------ RECORDS SHOWN

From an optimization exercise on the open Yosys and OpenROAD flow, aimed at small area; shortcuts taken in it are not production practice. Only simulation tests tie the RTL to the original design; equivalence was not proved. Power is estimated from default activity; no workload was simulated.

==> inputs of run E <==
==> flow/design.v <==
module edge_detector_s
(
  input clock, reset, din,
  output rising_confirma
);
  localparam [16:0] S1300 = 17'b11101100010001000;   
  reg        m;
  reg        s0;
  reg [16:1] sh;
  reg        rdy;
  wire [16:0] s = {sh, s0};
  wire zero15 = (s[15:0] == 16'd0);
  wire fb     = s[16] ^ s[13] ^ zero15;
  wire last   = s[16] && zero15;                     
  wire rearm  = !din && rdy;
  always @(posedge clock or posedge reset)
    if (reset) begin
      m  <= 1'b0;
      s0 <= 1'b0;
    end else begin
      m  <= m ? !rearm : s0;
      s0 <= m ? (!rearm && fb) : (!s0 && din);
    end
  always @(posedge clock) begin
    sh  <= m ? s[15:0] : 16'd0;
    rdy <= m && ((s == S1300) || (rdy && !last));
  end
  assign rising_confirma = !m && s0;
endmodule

------------
------ RECORDS SHOWN

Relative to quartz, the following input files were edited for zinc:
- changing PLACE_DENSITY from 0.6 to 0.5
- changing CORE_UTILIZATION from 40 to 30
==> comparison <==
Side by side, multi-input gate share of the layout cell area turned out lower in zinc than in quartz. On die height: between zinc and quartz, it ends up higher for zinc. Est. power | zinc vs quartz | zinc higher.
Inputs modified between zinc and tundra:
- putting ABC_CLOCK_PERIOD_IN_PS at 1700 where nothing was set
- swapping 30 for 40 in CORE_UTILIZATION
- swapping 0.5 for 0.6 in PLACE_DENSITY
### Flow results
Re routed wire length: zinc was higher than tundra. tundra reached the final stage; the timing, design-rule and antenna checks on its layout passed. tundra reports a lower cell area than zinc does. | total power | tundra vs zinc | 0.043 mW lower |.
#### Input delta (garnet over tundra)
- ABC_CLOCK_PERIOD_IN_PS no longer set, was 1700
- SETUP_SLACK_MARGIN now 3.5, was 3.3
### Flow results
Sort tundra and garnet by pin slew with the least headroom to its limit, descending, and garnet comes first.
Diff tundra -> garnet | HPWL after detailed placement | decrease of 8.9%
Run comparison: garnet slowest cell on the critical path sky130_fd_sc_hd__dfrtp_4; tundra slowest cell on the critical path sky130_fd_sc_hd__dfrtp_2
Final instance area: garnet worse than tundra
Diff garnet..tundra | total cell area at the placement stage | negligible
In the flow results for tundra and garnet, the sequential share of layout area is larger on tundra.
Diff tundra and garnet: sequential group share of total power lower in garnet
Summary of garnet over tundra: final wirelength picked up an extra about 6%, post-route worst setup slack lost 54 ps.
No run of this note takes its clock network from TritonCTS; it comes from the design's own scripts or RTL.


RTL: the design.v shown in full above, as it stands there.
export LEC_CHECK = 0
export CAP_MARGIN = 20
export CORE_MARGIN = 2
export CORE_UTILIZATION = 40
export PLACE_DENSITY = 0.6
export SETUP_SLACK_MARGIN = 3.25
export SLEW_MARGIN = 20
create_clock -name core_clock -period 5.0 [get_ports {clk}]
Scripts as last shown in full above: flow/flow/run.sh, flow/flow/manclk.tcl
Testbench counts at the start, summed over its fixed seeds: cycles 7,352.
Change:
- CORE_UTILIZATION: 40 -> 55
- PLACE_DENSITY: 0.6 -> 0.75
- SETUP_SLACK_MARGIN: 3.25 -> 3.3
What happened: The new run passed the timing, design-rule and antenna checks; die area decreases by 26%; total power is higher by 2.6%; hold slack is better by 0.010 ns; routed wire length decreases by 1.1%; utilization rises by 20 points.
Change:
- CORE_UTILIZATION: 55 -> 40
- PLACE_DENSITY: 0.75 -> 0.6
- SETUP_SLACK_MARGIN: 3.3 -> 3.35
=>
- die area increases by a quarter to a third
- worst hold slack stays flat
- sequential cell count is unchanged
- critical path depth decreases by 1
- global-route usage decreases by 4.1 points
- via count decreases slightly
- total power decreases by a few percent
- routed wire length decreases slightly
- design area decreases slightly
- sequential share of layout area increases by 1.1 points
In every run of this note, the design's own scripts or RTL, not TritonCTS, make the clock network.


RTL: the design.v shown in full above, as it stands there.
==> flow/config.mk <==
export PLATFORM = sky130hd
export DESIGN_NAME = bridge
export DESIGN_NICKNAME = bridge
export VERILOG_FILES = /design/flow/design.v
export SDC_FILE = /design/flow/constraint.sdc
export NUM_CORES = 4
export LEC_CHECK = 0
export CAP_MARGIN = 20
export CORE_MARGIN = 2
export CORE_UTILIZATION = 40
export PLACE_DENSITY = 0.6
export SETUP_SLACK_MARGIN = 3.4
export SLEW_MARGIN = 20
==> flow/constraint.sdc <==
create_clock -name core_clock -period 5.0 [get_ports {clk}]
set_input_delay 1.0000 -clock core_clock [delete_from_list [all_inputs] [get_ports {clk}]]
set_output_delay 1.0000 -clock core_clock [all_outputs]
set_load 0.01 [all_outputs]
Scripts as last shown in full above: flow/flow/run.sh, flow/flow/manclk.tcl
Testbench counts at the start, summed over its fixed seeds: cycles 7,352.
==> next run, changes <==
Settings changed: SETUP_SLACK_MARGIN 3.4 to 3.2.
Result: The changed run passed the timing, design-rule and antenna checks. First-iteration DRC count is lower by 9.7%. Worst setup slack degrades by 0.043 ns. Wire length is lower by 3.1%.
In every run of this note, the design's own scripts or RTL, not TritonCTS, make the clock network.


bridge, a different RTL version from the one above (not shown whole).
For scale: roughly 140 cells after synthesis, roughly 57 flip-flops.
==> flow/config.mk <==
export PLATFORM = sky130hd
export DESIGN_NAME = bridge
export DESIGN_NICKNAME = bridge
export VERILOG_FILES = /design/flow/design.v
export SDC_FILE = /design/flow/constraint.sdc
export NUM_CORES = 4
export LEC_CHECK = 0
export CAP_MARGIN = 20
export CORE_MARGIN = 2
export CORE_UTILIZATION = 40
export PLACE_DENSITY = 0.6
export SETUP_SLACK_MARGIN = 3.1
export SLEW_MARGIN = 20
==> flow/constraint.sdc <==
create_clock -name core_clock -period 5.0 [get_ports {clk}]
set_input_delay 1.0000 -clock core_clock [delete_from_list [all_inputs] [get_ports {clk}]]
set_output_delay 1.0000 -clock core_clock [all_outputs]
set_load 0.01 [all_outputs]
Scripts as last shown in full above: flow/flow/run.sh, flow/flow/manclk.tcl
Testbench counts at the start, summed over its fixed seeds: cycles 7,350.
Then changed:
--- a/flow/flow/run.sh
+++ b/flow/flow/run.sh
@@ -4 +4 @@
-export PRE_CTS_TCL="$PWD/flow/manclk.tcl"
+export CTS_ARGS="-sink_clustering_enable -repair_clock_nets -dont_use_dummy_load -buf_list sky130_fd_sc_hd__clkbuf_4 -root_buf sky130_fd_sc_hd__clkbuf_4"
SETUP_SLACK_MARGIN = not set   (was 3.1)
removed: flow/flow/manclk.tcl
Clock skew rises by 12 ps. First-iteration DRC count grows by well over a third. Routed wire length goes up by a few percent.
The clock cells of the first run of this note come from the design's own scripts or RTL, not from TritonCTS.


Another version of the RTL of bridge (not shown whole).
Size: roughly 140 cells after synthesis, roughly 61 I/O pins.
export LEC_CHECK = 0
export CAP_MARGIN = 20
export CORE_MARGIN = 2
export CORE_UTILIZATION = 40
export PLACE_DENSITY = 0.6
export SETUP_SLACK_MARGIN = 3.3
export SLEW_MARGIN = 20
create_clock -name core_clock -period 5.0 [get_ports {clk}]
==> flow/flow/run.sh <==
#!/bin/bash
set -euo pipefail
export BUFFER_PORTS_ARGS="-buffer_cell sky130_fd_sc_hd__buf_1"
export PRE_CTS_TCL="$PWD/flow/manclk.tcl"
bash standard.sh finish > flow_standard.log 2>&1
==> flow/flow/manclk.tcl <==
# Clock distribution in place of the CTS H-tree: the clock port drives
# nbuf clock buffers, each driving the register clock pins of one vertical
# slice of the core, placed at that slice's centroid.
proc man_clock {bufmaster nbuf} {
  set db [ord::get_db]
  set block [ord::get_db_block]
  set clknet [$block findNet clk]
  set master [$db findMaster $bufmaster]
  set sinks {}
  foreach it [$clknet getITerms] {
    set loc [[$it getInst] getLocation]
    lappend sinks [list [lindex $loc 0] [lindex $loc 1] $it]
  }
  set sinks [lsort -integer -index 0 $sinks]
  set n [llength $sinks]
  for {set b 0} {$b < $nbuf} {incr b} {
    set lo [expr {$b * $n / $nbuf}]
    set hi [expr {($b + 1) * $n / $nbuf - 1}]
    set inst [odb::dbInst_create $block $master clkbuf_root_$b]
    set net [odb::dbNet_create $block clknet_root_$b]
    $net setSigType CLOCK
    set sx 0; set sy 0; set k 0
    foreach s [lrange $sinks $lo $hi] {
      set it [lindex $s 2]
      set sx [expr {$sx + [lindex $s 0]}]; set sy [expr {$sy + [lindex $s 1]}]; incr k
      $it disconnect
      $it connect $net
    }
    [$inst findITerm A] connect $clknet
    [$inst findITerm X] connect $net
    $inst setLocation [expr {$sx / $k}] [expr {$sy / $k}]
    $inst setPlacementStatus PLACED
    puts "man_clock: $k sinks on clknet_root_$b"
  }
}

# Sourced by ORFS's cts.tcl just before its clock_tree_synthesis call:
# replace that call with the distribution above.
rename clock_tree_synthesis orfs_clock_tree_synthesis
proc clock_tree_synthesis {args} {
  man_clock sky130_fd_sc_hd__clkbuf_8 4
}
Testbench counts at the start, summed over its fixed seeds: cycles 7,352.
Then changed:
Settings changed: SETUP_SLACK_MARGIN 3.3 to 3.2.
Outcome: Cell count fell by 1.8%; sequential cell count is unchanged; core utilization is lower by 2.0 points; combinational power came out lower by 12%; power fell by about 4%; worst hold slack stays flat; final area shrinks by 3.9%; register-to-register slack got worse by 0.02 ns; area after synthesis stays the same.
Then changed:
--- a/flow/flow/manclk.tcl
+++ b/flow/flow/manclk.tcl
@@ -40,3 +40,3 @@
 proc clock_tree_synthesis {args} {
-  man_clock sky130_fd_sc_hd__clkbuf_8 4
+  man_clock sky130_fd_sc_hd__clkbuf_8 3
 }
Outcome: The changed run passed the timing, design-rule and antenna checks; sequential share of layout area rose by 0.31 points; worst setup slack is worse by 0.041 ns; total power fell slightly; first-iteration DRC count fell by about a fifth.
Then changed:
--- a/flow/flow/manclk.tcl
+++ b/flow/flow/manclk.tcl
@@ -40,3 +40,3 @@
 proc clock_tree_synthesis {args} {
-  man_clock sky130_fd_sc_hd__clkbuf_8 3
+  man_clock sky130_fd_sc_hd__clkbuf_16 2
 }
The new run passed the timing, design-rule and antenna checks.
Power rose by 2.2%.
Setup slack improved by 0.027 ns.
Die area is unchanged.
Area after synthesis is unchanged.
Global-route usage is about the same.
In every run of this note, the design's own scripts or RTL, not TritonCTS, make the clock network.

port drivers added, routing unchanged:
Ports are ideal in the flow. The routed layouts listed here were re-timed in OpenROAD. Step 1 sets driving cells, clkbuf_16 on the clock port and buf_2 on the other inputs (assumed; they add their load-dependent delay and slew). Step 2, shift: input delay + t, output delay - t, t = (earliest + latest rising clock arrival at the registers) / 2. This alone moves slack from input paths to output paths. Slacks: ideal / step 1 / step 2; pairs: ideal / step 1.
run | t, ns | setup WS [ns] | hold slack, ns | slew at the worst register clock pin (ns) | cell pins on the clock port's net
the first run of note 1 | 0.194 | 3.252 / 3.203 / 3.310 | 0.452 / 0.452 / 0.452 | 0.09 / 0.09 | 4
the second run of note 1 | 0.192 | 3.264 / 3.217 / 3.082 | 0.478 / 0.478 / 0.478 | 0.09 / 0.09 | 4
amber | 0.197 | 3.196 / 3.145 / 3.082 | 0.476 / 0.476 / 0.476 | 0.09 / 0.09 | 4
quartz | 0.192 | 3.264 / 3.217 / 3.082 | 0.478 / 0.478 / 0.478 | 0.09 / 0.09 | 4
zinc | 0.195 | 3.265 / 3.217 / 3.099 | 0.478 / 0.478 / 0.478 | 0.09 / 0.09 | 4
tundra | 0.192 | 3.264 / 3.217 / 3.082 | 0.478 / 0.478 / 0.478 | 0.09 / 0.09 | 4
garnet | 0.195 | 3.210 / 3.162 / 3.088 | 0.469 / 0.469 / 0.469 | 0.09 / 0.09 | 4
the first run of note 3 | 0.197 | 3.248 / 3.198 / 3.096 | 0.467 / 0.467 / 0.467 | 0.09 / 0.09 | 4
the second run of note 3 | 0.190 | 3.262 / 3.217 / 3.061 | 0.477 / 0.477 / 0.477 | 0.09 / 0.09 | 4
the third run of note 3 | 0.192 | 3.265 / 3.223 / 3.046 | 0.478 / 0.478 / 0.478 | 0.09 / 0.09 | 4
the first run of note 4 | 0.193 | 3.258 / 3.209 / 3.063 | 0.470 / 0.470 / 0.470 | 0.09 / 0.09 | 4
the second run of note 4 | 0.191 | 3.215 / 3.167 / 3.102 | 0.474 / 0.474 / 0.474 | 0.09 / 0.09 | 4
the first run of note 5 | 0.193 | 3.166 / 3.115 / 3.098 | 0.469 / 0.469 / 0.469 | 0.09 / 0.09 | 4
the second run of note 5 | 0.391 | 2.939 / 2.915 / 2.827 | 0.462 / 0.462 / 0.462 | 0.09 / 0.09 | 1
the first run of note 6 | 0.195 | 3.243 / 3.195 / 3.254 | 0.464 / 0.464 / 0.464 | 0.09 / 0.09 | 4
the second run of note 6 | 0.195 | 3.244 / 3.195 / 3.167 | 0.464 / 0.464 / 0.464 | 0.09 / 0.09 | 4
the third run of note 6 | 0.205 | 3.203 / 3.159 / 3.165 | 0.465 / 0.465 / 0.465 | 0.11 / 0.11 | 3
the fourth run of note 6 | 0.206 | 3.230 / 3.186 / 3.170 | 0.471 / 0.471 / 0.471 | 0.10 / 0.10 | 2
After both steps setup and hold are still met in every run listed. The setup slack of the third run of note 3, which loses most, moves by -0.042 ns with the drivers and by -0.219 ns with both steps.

------------

▶ [DIRECTIONS] Return a copy of each line in the entries that contains "than".

▶ [SOLUTION BELOW]
Side by side, multi-input gate share of the layout cell area turned out lower in zinc than in quartz. On die height: between zinc and quartz, it ends up higher for zinc. Est. power | zinc vs quartz | zinc higher.
Re routed wire length: zinc was higher than tundra. tundra reached the final stage; the timing, design-rule and antenna checks on its layout passed. tundra reports a lower cell area than zinc does. | total power | tundra vs zinc | 0.043 mW lower |.
Final instance area: garnet worse than tundra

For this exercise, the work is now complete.